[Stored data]
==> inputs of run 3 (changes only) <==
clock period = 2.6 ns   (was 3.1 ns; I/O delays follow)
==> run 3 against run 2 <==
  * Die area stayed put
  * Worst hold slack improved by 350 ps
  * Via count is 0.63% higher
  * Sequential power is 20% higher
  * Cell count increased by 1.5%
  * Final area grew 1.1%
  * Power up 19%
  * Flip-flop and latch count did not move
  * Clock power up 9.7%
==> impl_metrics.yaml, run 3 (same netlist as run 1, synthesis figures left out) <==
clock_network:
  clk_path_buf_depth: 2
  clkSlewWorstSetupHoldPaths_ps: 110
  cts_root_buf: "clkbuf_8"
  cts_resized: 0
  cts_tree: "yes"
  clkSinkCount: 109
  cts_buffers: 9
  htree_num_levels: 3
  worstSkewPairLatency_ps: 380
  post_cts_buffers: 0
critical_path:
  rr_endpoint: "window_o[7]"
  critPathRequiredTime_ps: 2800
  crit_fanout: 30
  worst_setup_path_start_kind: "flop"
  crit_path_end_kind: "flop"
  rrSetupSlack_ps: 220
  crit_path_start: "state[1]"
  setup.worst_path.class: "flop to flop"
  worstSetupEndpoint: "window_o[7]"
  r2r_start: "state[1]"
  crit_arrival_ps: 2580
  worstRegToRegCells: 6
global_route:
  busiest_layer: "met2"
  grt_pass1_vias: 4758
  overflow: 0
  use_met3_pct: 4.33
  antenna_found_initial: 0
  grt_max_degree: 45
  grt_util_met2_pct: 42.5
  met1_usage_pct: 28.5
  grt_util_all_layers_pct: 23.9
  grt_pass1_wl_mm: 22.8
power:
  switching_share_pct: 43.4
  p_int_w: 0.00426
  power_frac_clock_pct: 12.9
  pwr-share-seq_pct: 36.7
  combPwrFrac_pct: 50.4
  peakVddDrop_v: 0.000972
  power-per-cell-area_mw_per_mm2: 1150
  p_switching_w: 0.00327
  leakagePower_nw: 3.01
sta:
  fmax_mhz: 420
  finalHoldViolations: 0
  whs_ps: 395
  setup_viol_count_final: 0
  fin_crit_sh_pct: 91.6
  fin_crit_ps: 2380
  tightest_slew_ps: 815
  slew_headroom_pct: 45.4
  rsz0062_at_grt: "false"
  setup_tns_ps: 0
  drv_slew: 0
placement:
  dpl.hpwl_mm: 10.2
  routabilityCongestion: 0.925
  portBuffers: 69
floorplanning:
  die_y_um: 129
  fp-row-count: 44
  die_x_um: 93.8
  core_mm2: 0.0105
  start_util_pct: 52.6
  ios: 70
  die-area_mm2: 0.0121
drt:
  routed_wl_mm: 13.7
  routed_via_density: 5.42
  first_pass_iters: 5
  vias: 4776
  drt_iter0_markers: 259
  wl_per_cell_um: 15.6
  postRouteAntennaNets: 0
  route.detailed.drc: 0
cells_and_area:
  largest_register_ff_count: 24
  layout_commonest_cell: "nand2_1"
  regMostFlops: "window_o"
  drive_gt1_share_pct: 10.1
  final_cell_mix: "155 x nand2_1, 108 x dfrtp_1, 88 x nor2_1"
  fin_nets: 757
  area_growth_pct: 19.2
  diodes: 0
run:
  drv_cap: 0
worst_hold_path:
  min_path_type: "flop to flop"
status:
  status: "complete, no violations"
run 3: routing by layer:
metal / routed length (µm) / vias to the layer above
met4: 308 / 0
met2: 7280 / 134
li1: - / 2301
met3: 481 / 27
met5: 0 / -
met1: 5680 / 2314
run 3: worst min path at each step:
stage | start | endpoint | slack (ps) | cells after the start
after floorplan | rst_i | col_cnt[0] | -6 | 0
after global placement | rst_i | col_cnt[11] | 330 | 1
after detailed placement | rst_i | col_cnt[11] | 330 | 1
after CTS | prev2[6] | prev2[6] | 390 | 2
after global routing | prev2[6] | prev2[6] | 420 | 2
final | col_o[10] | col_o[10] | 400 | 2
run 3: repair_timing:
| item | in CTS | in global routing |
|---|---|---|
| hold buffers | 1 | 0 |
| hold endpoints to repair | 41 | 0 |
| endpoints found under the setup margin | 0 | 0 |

◆ **What the task asks**
Working from the data above, extract solely the lines from the one containing "rrSetupSlack_ps: 220" through the one containing "met1: 5680 / 2314", exactly as they appear, both included.

◆ **Solution for this exercise**
  rrSetupSlack_ps: 220
  crit_path_start: "state[1]"
  setup.worst_path.class: "flop to flop"
  worstSetupEndpoint: "window_o[7]"
  r2r_start: "state[1]"
  crit_arrival_ps: 2580
  worstRegToRegCells: 6
global_route:
  busiest_layer: "met2"
  grt_pass1_vias: 4758
  overflow: 0
  use_met3_pct: 4.33
  antenna_found_initial: 0
  grt_max_degree: 45
  grt_util_met2_pct: 42.5
  met1_usage_pct: 28.5
  grt_util_all_layers_pct: 23.9
  grt_pass1_wl_mm: 22.8
power:
  switching_share_pct: 43.4
  p_int_w: 0.00426
  power_frac_clock_pct: 12.9
  pwr-share-seq_pct: 36.7
  combPwrFrac_pct: 50.4
  peakVddDrop_v: 0.000972
  power-per-cell-area_mw_per_mm2: 1150
  p_switching_w: 0.00327
  leakagePower_nw: 3.01
sta:
  fmax_mhz: 420
  finalHoldViolations: 0
  whs_ps: 395
  setup_viol_count_final: 0
  fin_crit_sh_pct: 91.6
  fin_crit_ps: 2380
  tightest_slew_ps: 815
  slew_headroom_pct: 45.4
  rsz0062_at_grt: "false"
  setup_tns_ps: 0
  drv_slew: 0
placement:
  dpl.hpwl_mm: 10.2
  routabilityCongestion: 0.925
  portBuffers: 69
floorplanning:
  die_y_um: 129
  fp-row-count: 44
  die_x_um: 93.8
  core_mm2: 0.0105
  start_util_pct: 52.6
  ios: 70
  die-area_mm2: 0.0121
drt:
  routed_wl_mm: 13.7
  routed_via_density: 5.42
  first_pass_iters: 5
  vias: 4776
  drt_iter0_markers: 259
  wl_per_cell_um: 15.6
  postRouteAntennaNets: 0
  route.detailed.drc: 0
cells_and_area:
  largest_register_ff_count: 24
  layout_commonest_cell: "nand2_1"
  regMostFlops: "window_o"
  drive_gt1_share_pct: 10.1
  final_cell_mix: "155 x nand2_1, 108 x dfrtp_1, 88 x nor2_1"
  fin_nets: 757
  area_growth_pct: 19.2
  diodes: 0
run:
  drv_cap: 0
worst_hold_path:
  min_path_type: "flop to flop"
status:
  status: "complete, no violations"
run 3: routing by layer:
metal / routed length (µm) / vias to the layer above
met4: 308 / 0
met2: 7280 / 134
li1: - / 2301
met3: 481 / 27
met5: 0 / -
met1: 5680 / 2314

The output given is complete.